▶ TASK ITEM: Only one stretch of the listing below is wanted. Give it again exactly, from the line with "met3 | 4.56 | 65 | 6.0" through the line with "export PLACE_DENSITY_LB_ADDON = 0.15".

▶ DATA:

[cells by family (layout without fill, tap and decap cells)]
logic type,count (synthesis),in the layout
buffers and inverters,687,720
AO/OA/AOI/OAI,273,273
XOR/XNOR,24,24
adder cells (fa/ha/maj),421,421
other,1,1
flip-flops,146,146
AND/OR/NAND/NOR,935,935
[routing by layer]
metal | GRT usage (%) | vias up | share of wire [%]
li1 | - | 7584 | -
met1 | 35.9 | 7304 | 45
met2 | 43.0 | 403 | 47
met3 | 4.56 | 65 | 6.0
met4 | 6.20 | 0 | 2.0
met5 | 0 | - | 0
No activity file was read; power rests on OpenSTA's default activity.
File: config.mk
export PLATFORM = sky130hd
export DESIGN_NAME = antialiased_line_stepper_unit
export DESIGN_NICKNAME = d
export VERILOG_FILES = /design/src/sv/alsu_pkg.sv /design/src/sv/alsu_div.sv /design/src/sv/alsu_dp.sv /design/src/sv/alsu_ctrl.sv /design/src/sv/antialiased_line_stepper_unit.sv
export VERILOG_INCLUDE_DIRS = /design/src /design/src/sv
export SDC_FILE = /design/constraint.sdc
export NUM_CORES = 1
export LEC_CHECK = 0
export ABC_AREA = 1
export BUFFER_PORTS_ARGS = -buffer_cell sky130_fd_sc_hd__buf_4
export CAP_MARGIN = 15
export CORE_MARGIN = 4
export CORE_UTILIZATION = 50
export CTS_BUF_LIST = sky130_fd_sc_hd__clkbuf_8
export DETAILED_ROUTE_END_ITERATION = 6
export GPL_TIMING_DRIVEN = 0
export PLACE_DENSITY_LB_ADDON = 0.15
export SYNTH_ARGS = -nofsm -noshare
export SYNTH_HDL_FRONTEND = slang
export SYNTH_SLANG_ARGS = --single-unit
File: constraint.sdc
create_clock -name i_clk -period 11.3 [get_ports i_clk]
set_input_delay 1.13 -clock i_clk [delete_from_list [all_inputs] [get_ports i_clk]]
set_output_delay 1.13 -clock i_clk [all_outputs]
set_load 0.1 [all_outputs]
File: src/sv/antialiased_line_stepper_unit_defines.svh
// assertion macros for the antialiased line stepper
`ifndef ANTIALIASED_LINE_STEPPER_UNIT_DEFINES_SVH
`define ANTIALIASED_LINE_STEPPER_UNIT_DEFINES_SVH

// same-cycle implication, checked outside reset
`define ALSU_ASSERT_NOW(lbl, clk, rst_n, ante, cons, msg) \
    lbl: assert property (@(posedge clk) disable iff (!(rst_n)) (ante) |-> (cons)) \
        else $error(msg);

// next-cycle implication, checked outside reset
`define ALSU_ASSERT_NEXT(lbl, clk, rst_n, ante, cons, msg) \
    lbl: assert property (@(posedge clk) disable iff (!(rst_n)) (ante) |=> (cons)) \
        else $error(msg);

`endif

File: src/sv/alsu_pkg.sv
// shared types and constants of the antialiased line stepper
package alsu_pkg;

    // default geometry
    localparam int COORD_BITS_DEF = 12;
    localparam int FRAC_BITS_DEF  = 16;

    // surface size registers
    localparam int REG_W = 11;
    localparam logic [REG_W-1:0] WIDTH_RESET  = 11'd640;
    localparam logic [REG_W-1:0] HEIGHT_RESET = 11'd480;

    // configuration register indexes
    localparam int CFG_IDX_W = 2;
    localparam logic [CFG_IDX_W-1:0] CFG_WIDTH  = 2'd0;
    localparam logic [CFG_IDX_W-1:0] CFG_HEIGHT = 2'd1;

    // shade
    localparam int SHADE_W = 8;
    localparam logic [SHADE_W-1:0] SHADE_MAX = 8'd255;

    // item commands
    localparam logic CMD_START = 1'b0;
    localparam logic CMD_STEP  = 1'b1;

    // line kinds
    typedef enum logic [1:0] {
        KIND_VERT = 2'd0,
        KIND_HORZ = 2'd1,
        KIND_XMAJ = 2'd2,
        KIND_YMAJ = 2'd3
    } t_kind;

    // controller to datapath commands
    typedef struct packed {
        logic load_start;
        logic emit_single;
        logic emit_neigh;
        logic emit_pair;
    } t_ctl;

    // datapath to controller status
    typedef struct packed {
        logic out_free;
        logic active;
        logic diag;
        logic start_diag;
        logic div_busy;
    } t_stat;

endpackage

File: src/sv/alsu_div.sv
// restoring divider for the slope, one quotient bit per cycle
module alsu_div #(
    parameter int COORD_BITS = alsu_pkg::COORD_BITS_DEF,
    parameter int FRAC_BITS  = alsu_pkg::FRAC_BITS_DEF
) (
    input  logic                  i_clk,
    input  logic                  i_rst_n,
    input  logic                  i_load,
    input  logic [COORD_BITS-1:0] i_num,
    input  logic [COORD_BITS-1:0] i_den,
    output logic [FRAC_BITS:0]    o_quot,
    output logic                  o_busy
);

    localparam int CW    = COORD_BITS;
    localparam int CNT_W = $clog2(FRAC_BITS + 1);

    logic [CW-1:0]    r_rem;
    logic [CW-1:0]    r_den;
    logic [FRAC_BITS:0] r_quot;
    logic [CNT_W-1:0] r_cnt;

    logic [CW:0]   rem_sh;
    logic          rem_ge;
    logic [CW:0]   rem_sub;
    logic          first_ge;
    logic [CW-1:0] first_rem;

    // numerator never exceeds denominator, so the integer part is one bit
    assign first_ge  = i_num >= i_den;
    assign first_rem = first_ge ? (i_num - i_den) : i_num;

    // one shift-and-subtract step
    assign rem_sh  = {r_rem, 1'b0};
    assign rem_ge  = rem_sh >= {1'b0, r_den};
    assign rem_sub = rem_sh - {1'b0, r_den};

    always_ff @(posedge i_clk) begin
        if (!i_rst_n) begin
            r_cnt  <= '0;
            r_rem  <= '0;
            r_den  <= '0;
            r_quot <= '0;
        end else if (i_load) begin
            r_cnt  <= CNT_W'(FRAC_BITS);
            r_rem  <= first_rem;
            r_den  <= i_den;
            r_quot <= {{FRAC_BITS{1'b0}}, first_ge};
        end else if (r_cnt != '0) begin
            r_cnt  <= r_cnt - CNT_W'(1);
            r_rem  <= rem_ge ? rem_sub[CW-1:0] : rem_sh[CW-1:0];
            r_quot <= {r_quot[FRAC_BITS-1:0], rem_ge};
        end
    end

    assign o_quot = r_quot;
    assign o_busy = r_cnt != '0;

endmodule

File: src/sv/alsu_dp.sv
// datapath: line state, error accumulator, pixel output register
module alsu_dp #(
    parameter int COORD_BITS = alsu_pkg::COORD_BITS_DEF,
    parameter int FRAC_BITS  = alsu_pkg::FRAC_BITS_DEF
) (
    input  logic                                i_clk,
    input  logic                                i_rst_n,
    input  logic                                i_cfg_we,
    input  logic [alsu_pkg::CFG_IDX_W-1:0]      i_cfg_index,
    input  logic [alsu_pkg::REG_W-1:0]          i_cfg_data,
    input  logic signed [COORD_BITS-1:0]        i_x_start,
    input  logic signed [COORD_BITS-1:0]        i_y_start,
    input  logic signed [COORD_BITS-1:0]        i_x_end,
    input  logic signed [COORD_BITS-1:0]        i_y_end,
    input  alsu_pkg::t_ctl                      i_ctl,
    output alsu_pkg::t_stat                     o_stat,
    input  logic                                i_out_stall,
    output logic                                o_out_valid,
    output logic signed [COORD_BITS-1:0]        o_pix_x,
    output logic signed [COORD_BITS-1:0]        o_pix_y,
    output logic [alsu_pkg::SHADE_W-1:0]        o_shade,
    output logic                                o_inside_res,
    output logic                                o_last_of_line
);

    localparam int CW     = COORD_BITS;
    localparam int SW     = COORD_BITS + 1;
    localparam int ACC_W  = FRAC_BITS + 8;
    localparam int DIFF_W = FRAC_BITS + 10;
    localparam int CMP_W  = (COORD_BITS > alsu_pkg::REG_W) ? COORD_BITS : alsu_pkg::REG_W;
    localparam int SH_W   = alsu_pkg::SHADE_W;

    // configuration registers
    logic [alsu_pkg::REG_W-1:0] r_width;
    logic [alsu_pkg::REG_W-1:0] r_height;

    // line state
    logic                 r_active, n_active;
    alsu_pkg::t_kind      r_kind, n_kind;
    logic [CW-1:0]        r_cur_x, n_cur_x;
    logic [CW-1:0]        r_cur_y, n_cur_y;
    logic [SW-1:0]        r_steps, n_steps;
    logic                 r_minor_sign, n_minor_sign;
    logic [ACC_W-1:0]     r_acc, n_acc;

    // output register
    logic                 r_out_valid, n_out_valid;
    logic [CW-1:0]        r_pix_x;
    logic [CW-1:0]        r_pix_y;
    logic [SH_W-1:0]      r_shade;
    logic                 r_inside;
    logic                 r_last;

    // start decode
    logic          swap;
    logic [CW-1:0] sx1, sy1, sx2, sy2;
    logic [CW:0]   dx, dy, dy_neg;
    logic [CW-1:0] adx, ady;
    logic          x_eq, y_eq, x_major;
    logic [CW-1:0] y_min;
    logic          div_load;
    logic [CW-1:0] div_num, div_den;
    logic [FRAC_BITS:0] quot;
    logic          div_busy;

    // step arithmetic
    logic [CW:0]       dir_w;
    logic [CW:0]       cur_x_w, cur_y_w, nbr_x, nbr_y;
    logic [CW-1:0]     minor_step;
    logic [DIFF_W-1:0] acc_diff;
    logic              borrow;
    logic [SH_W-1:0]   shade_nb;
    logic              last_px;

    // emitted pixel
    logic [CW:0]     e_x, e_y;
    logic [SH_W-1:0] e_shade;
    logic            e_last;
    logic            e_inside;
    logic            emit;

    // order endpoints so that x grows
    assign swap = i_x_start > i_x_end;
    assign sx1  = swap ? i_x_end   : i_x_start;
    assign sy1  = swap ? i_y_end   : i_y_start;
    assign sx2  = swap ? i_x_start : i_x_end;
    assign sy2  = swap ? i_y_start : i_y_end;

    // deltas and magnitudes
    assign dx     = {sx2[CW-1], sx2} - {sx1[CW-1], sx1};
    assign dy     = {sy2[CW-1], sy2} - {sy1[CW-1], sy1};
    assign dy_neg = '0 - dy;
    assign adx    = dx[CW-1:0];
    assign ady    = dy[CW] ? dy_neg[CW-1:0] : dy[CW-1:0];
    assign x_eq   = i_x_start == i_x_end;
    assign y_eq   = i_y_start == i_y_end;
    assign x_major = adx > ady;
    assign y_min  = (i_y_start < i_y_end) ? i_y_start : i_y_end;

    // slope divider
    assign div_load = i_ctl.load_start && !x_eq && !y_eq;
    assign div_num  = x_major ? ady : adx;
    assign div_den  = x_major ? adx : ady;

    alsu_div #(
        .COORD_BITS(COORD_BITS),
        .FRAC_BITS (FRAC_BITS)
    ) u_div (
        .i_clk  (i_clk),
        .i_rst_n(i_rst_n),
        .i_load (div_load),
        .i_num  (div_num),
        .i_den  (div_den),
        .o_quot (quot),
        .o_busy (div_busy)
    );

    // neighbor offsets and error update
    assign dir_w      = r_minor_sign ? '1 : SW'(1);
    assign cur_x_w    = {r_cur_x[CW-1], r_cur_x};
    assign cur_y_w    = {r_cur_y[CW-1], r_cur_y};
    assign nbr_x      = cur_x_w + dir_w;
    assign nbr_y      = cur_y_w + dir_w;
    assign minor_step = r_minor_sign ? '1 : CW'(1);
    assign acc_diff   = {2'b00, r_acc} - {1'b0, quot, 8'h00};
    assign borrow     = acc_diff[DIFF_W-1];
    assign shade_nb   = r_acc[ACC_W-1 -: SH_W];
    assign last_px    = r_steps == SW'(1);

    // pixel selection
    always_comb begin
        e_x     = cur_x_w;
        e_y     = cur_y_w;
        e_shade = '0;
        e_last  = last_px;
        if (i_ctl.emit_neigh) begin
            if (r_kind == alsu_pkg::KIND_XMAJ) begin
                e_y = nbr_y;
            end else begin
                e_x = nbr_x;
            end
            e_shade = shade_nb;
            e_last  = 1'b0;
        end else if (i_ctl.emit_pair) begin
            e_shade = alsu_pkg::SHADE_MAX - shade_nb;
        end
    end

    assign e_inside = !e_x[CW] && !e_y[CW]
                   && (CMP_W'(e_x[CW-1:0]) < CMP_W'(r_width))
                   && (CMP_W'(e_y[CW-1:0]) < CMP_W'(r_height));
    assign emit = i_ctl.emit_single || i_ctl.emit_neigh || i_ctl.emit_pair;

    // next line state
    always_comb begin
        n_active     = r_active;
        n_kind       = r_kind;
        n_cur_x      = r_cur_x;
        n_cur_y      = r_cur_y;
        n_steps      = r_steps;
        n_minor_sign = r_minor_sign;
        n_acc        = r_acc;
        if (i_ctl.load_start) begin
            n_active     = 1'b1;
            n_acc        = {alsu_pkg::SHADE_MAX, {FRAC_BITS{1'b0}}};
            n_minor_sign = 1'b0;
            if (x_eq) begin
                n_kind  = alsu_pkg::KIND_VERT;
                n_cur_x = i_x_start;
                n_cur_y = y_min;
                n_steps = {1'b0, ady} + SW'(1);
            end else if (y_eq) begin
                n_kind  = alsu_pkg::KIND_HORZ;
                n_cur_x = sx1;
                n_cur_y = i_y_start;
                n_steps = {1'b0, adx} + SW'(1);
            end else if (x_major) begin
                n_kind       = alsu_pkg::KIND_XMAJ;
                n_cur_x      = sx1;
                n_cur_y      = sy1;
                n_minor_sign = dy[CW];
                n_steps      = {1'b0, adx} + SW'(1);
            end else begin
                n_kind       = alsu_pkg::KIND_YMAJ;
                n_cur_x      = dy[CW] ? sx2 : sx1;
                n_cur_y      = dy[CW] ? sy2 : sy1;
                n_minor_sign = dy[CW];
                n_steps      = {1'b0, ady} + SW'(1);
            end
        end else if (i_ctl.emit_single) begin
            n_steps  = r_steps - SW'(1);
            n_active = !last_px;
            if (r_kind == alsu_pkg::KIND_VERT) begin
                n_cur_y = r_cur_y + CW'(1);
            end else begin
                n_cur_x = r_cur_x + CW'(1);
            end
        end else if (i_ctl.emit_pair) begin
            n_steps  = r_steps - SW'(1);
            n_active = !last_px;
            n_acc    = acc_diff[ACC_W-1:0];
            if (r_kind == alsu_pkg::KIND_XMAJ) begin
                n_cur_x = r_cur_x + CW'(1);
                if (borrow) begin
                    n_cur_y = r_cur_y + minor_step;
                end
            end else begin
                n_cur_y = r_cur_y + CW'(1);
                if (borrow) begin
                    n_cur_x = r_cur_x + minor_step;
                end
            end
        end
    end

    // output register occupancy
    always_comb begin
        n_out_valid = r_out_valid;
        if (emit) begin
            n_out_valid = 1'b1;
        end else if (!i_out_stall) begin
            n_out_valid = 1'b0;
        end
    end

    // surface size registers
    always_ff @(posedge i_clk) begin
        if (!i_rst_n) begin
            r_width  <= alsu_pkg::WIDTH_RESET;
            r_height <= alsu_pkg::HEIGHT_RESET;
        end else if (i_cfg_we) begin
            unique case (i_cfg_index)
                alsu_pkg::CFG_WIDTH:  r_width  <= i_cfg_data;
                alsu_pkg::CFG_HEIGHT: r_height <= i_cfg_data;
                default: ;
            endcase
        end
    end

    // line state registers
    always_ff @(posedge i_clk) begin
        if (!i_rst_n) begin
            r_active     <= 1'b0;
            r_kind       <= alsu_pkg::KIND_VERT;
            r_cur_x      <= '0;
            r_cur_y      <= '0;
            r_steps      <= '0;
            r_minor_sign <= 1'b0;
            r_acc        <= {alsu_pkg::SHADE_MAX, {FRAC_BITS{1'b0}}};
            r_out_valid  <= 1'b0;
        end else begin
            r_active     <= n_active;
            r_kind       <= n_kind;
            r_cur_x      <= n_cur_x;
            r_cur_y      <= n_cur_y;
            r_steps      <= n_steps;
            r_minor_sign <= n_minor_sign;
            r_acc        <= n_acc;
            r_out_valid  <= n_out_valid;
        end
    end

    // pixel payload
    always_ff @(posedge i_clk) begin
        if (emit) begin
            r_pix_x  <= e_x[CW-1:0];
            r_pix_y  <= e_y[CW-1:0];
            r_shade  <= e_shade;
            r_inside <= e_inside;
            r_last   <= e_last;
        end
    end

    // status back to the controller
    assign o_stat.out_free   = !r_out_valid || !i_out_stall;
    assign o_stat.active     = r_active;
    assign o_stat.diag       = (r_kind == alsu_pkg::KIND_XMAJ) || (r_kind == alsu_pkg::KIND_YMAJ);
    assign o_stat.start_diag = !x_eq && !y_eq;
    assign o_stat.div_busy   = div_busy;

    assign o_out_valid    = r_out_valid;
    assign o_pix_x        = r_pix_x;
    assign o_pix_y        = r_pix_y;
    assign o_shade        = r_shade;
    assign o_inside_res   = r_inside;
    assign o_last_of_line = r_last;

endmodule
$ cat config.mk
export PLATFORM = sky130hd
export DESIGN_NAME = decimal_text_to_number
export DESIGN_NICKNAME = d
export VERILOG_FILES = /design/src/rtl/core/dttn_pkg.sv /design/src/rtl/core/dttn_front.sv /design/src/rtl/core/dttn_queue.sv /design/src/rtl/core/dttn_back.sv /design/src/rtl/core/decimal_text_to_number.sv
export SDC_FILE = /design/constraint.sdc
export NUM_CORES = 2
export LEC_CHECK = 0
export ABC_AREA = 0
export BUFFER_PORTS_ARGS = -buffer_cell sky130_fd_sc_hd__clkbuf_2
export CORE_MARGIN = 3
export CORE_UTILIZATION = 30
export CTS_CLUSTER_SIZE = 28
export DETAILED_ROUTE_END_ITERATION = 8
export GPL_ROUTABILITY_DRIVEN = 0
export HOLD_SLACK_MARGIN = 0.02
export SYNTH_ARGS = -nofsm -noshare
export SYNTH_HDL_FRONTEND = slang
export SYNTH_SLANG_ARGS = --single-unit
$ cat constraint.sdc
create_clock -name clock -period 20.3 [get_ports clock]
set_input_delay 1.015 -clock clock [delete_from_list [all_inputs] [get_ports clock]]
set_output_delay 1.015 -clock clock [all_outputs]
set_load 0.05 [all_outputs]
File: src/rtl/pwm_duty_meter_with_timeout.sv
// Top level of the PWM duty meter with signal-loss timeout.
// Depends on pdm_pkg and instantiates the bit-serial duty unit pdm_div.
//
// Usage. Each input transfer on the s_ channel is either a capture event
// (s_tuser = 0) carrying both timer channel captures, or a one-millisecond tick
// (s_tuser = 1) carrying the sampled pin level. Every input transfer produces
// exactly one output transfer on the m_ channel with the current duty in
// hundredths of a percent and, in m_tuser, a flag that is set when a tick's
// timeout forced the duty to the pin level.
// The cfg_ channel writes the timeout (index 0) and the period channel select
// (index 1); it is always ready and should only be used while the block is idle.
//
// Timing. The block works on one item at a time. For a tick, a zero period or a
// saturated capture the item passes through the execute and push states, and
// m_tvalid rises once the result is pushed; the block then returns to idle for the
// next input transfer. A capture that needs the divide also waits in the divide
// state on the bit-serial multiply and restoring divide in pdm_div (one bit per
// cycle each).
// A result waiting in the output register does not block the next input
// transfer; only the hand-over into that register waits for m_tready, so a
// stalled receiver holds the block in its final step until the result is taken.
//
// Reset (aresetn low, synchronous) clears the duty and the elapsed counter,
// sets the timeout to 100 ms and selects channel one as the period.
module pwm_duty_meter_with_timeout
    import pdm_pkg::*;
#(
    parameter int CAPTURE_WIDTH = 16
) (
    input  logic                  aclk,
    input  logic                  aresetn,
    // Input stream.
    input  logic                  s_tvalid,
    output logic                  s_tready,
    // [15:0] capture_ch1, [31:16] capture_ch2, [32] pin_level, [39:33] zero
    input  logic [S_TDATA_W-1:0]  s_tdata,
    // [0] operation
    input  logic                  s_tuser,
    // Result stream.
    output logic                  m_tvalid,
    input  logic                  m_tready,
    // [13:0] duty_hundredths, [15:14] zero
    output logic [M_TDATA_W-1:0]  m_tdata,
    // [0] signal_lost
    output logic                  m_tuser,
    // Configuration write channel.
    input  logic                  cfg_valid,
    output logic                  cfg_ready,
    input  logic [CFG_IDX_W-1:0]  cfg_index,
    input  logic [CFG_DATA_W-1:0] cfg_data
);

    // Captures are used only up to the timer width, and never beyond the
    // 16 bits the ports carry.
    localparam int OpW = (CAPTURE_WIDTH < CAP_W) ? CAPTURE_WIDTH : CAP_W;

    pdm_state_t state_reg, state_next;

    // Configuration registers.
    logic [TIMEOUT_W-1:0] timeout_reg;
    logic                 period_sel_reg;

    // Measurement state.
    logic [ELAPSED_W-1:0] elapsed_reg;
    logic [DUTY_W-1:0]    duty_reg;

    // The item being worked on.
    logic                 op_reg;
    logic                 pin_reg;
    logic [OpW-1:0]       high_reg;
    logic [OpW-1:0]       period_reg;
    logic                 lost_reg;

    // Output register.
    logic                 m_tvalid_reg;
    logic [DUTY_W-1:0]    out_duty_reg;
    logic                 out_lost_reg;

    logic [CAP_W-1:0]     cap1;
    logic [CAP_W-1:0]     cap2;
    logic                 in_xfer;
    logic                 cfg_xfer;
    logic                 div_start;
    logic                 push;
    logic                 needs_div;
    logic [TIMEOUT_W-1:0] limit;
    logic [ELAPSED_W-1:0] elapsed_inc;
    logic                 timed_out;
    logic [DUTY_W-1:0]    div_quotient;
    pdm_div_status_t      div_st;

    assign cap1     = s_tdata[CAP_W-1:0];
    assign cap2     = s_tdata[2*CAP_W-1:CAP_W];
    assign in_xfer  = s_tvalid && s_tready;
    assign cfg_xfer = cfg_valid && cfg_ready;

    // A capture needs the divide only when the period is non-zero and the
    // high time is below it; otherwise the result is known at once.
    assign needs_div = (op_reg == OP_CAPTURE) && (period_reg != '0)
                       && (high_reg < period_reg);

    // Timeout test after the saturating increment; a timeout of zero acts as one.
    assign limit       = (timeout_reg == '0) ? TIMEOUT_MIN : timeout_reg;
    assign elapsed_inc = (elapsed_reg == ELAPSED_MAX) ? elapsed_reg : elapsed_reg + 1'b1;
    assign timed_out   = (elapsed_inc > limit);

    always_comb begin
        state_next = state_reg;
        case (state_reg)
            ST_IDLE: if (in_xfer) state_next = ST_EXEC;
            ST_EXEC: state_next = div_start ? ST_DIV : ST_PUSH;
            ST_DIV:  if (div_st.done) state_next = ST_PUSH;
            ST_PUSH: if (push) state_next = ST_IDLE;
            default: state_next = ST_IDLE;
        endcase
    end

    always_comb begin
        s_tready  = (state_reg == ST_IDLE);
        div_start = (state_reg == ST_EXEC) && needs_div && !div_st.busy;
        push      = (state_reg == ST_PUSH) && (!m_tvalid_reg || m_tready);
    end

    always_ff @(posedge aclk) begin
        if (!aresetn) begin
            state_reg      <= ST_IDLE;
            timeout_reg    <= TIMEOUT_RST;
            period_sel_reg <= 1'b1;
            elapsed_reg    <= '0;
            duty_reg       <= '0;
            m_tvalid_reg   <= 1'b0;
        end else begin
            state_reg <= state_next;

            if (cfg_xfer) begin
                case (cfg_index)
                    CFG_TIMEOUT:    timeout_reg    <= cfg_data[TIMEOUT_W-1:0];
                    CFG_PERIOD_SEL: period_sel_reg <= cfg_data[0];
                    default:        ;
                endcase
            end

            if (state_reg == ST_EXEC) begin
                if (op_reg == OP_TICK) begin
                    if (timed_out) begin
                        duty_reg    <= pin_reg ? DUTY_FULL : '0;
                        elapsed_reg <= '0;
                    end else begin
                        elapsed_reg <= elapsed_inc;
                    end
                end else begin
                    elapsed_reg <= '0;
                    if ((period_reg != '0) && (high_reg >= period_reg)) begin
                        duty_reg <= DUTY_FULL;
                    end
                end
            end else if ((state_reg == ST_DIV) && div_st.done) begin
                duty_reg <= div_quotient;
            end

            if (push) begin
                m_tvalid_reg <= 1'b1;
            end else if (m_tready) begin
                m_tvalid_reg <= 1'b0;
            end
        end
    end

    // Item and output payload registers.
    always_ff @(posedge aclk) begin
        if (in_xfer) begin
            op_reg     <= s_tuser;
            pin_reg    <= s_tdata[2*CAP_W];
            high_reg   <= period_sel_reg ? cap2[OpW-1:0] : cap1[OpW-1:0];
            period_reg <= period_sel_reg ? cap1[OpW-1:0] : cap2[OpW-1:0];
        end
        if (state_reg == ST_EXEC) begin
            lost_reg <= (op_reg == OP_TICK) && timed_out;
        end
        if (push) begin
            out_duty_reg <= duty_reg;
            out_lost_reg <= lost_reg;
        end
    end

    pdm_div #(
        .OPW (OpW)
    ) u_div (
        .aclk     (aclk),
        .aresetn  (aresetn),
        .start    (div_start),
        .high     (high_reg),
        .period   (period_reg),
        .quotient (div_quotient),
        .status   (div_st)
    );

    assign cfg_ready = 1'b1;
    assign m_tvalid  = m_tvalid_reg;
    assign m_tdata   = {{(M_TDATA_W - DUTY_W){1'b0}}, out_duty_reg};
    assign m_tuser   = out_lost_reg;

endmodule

▶ ANSWER TO THIS PROBLEM:
met3 | 4.56 | 65 | 6.0
met4 | 6.20 | 0 | 2.0
met5 | 0 | - | 0
No activity file was read; power rests on OpenSTA's default activity.
File: config.mk
export PLATFORM = sky130hd
export DESIGN_NAME = antialiased_line_stepper_unit
export DESIGN_NICKNAME = d
export VERILOG_FILES = /design/src/sv/alsu_pkg.sv /design/src/sv/alsu_div.sv /design/src/sv/alsu_dp.sv /design/src/sv/alsu_ctrl.sv /design/src/sv/antialiased_line_stepper_unit.sv
export VERILOG_INCLUDE_DIRS = /design/src /design/src/sv
export SDC_FILE = /design/constraint.sdc
export NUM_CORES = 1
export LEC_CHECK = 0
export ABC_AREA = 1
export BUFFER_PORTS_ARGS = -buffer_cell sky130_fd_sc_hd__buf_4
export CAP_MARGIN = 15
export CORE_MARGIN = 4
export CORE_UTILIZATION = 50
export CTS_BUF_LIST = sky130_fd_sc_hd__clkbuf_8
export DETAILED_ROUTE_END_ITERATION = 6
export GPL_TIMING_DRIVEN = 0
export PLACE_DENSITY_LB_ADDON = 0.15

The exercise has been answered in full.